O'Neil's first performance in a professional production was in the role of a nun in Sarah at the Alcazar Theatre in San Francisco on October 16, 1893. Before returning to San Francisco in 1898 and 1899 as a star, headlining in the plays The Jewess and The Shadow, she spent the preceding years honing her acting skills by playing in every type of venue, "from barns to first-class theatres", in towns throughout the country's West and Northwest. O'Neil later described that early period of her career as a time when she appeared "in fully a hundred characters, varying from soubrettes to heavies."
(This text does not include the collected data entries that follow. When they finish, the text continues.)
File: src/hw/rtl/xsr_datapath.sv
// Datapath: seed registers, generator state, request capture,
// bit-serial remainder unit and result register. Uses xsr_pkg.
`include "xorshift128_ranged_random_core_assert.svh"
module xsr_datapath (
	input  logic                       clk,
	input  logic                       arst_n,
	input  logic                       cfg_we,
	input  logic [xsr_pkg::IDX_W-1:0]  cfg_index,
	input  logic [xsr_pkg::WORD_W-1:0] cfg_wdata,
	input  logic                       in_type,
	input  logic [xsr_pkg::WORD_W-1:0] in_low,
	input  logic [xsr_pkg::WORD_W-1:0] in_high,
	input  xsr_pkg::cmd_t              cmd,
	output xsr_pkg::sts_t              sts,
	output logic [xsr_pkg::WORD_W-1:0] value
);

	logic [xsr_pkg::WORD_W-1:0] seed_a_q, seed_b_q, seed_c_q, seed_d_q;
	logic [xsr_pkg::WORD_W-1:0] gen_a_q, gen_b_q, gen_c_q, gen_d_q;
	logic                       type_q;
	logic [xsr_pkg::WORD_W-1:0] lo_q, hi_q, width_q;
	logic [xsr_pkg::WORD_W-1:0] rem_q, dvd_q, value_q;
	logic [xsr_pkg::WORD_W:0]   trial;
	logic [xsr_pkg::WORD_W:0]   trial_sub;

	always_ff @(posedge clk or negedge arst_n) begin
		if (!arst_n) begin
			seed_a_q <= xsr_pkg::SEED_A_RST;
			seed_b_q <= xsr_pkg::SEED_B_RST;
			seed_c_q <= xsr_pkg::SEED_C_RST;
			seed_d_q <= xsr_pkg::SEED_D_RST;
		end else if (cfg_we) begin
			unique case (cfg_index)
				xsr_pkg::REG_SEED_A: seed_a_q <= cfg_wdata;
				xsr_pkg::REG_SEED_B: seed_b_q <= cfg_wdata;
				xsr_pkg::REG_SEED_C: seed_c_q <= cfg_wdata;
				xsr_pkg::REG_SEED_D: seed_d_q <= cfg_wdata;
			endcase
		end
	end

	always_ff @(posedge clk or negedge arst_n) begin
		if (!arst_n) begin
			gen_a_q <= xsr_pkg::SEED_A_RST;
			gen_b_q <= xsr_pkg::SEED_B_RST;
			gen_c_q <= xsr_pkg::SEED_C_RST;
			gen_d_q <= xsr_pkg::SEED_D_RST;
		end else if (cmd.seed) begin
			gen_a_q <= seed_a_q;
			gen_b_q <= seed_b_q;
			gen_c_q <= seed_c_q;
			gen_d_q <= seed_d_q;
		end else if (cmd.step) begin
			gen_a_q <= xsr_pkg::xs_next(gen_a_q, gen_d_q);
			gen_b_q <= gen_a_q;
			gen_c_q <= gen_b_q;
			gen_d_q <= gen_c_q;
		end
	end

	always_ff @(posedge clk) begin
		if (cmd.load_req) begin
			type_q <= in_type;
			lo_q   <= in_low;
			hi_q   <= in_high;
		end
	end

	// Restoring remainder, one dividend bit per beat of the unit
	assign trial     = {rem_q, dvd_q[xsr_pkg::WORD_W-1]};
	assign trial_sub = trial - {1'b0, width_q};

	always_ff @(posedge clk) begin
		if (cmd.div_start) begin
			width_q <= hi_q - lo_q + xsr_pkg::WORD_W'(1);
			rem_q   <= '0;
			dvd_q   <= gen_a_q;
		end else if (cmd.div_step) begin
			rem_q <= trial_sub[xsr_pkg::WORD_W] ? trial[xsr_pkg::WORD_W-1:0]
			                                    : trial_sub[xsr_pkg::WORD_W-1:0];
			dvd_q <= {dvd_q[xsr_pkg::WORD_W-2:0], 1'b0};
		end
	end

	always_ff @(posedge clk) begin
		if (cmd.res_load) begin
			unique case (cmd.res_sel)
				xsr_pkg::RES_HIGH: value_q <= hi_q;
				xsr_pkg::RES_RAW:  value_q <= gen_a_q;
				xsr_pkg::RES_MOD:  value_q <= lo_q + rem_q;
				xsr_pkg::RES_ZERO: value_q <= '0;
			endcase
		end
	end

	assign sts.req_type   = type_q;
	assign sts.lo_ge_hi   = (lo_q >= hi_q);
	assign sts.width_zero = (lo_q == '0) && (hi_q == '1);
	assign value          = value_q;

	`XSR_ASSERT_IMPL(a_rem_below_width, clk, arst_n, $past(cmd.div_step), rem_q < width_q, "remainder not below range width")

endmodule
[src/hw/rtl/i4dq_lane.sv]
// ----------------------------------------------------------------------------
// i4dq_lane
// One lane: (w - z) * scale, rounded once to fp16, two pipeline stages.
// ----------------------------------------------------------------------------
module i4dq_lane (
  input  logic        clk,
  input  logic        adv,
  input  logic [3:0]  w,
  input  logic [3:0]  z,
  input  logic [15:0] scale,
  output logic [15:0] value
);

  i4dq_pkg::lane_mid_t mid_nxt, mid_r;
  logic [15:0] value_nxt, value_r;

  logic signed [4:0] d;
  logic [3:0]  ad;
  logic [10:0] mant;

  always_comb begin
    d = $signed({1'b0, w}) - $signed({1'b0, z});
    ad = d[4] ? 4'(-d) : d[3:0];
    mant = (scale[14:10] == 5'd0) ? {1'b0, scale[9:0]} : {1'b1, scale[9:0]};
    mid_nxt.sgn = scale[15] ^ d[4];
    mid_nxt.prod = 15'(mant) * 15'(ad);
    mid_nxt.ex = scale[14:10];
    mid_nxt.special = (scale[14:10] == i4dq_pkg::EXP_MAX);
    if (scale[9:0] != 10'd0) begin
      mid_nxt.spec_val = scale | 16'h0200;
    end else if (ad == 4'd0) begin
      mid_nxt.spec_val = i4dq_pkg::HALF_QNAN;
    end else begin
      mid_nxt.spec_val = {mid_nxt.sgn, i4dq_pkg::HALF_INF};
    end
  end

  always_ff @(posedge clk) begin
    if (adv) begin
      mid_r <= mid_nxt;
    end
    value_r <= value_nxt;
  end

  // value = prod * 2^(e), e = ex-25 (normal) or -24 (subnormal)
  logic [3:0]  p;
  logic signed [7:0] e, q, sh;
  logic [14:0] n, rem, half, sh_mask;
  logic [15:0] bits;
  logic        up;

  always_comb begin
    p = 4'd0;
    for (int k = 0; k < 15; k++) begin
      if (mid_r.prod[k]) p = 4'(k);
    end
    e = (mid_r.ex == 5'd0) ? -8'sd24 : $signed({3'b0, mid_r.ex}) - 8'sd25;
    q = $signed({4'b0, p}) + e;
    if (q < -8'sd14) q = -8'sd14;
    q = q - 8'sd10;
    sh = q - e;
    n = 15'd0;
    rem = 15'd0;
    half = 15'd0;
    sh_mask = 15'd0;
    up = 1'b0;
    if (sh <= 8'sd0) begin
      n = mid_r.prod << 4'(-sh);
    end else begin
      sh_mask = (15'd1 << 4'(sh)) - 15'd1;
      rem = mid_r.prod & sh_mask;
      half = 15'd1 << 4'(sh - 8'sd1);
      n = mid_r.prod >> 4'(sh);
      up = (rem > half) || ((rem == half) && n[0]);
    end
    bits = 16'({q + 8'sd24, 10'd0}) + 16'(n) + 16'(up);
    if (bits >= 16'(i4dq_pkg::HALF_INF)) bits = 16'(i4dq_pkg::HALF_INF);
    if (mid_r.special) begin
      value_nxt = mid_r.spec_val;
    end else if (mid_r.prod == 15'd0) begin
      value_nxt = {mid_r.sgn, 15'd0};
    end else begin
      value_nxt = {mid_r.sgn, bits[14:0]};
    end
  end

  assign value = value_r;

endmodule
As her celebrity grew, after her success in San Francisco, O'Neil embarked on an around-the-world tour, performing in Hawaii, Australia, Egypt, and in many other locations overseas. Those extensive travels and stage appearances were managed by McKee Rankin—an actor, manager, and producer—who was instrumental in also making her a star in Australia and in overseeing her London debut at the Adelphi Theatre on September 1, 1902, in the play Magda. The next day, back in the United States, The New York Times reported on that important performance in England, noting that in the early acts of the play O'Neil "gave an intense, imperious and unequal rendering of the part." The newspaper added that the actress's "nervousness" later eased on stage and she "aroused the big audience to enthusiasm in the climax of the third act, and obtained a good reception."

Two other plays in which O'Neil also starred in London that same month—Camille and Elizabeth, Queen of England—were poorly received by English critics and forced her to terminate early her plans for additional engagements there in October 1902. The London Times wholly dismissed her company's presentation of Camille as "flauntingly, overwhelming provincial" and criticized her performance in Elizabeth, Queen of England as "lacking tenderness".

In 1906 she played the title role in Leah, the Forsaken. She also appeared in Trilby, Camille, The Common Standard, The Wanderer, Macbeth, Agnes, Sappho, The Passion Flower, Hedda Gabler, and many other productions in the United States and Europe. In 1908, a theater critic for The New York Times shared his opinions regarding O'Neil's acting talents, providing what he viewed as both the strengths and weaknesses of her performances:
There is no actress on the stage at present who has a more remarkable gift for emotional expression, nor is there a single one who has been more lavishly endowed by nature with the physical gifts which enter into the equipment of great actresses....Miss O'Neil has a kind of massive beauty, and she is not without much natural grace. Her voice is a splendid organ, rich and deep, with plenty of color and sweetness. There are moments when it is expressive of deep feeling. But there are more extended periods when it is pitched in monotonous cadences, during which the actress speaks seem to be delivered without a hint of genuine feeling or understanding, when, in short, she is simply an actress giving voice to words that she has conned and learned by rote and delivered in a sort of phonographic manner without a suggestion of the thought behind them.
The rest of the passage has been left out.